Metastatic tumors of the intestinal tract from extra- abdominal sites are rare [4, 5]. In esophageal cancer, the liver, lung and the bones are the most common sites of metastases. Metastases to the small intestine are very rare .
Squamous cell carcinoma of the esophagus is characterized by an extensive lymphatic dissemination via the longitudinal lymphatic system along the esophagus, which drains in to a large number of widespread lymph nodes of the thorax and the abdomen depending on the location of the tumor . Retrograde spread to the cervical, mesenteric and iliac lymph nodes are very unusual, but have been reported in literature [7, 8]. The intraabdominal region can be reached via the vertebral venous system [9, 10]. This huge and widespread lymphatic and hematogenous system connecting the esophagus with the intraabdominal region may be sufficient to explain, why this small solitary metastasis of the jejunum was discovered for the first time during the operation and could probably be responsible for this extraordinary bad prognosis in patients with esophageal squamous cell carcinoma caused by the occult widespread dissemination of the tumor cells.

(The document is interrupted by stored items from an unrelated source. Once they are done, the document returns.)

$ cat config.mk
export PLATFORM = sky130hd
export DESIGN_NAME = mem_port_arbiter
export DESIGN_NICKNAME = d
export VERILOG_FILES = /design/src/rtl/mem_port_arbiter_pkg.sv /design/src/rtl/mem_port_arbiter_sat_counter.sv /design/src/rtl/mem_port_arbiter.sv
export SDC_FILE = /design/constraint.sdc
export NUM_CORES = 1
export LEC_CHECK = 0
export ABC_CLOCK_PERIOD_IN_PS = 11500
export CELL_PAD_IN_SITES_DETAIL_PLACEMENT = 1
export CELL_PAD_IN_SITES_GLOBAL_PLACEMENT = 1
export CORE_AREA = 2 2 127 129
export DETAILED_ROUTE_END_ITERATION = 8
export DIE_AREA = 0 0 129 131
export PLACE_DENSITY = 0.94
export SLEW_MARGIN = 30
export SYNTH_ARGS = -nofsm -noshare
export SYNTH_HDL_FRONTEND = slang
export SYNTH_SLANG_ARGS = --single-unit
$ cat constraint.sdc
create_clock -name clk -period 11.5 [get_ports clk]
set_input_delay 3.45 -clock clk [delete_from_list [all_inputs] [get_ports clk]]
set_output_delay 3.45 -clock clk [all_outputs]
set_load 0.1 [all_outputs]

In this case, the operation was absolutely indicated to prevent the patient from further progression of his dysphagia, to avoid the development of a malignant esophagotracheal fistula with its typical complication, mainly bronchopneumonia due to nocturnal aspiration and to avoid the development of an jejunal ileus caused by intraluminal obstruction by that solitary jejunal metastasis. A quite interesting aspect is, why this solitary metastasis could not be discovered by the PET-scan, which showed a pathological tracer uptake at the level of the middle third of the esophagus, further an unspecific tracer uptake due to inflammatory disease in the subhepatic region of the right upper abdomen was seen but there was no suspicion of further distal metastases. The main reason for this failure of the PET-scan could be the high incidence of artifacts caused by many different small intraabdominal focuses of inflammation which make the correct assessment of the abdominal cavity quite difficult.
Additional intraoperative evaluation of the small intestine and the complete abdominal cavity should be performed in every laparotomy for esophageal carcinoma to detect possible occult intraabdominal metastases. PET is not sensitive enough to pick small metastasis.
Written consent was taken from the patient for publishing his clinical details and histopathological photomicrographs.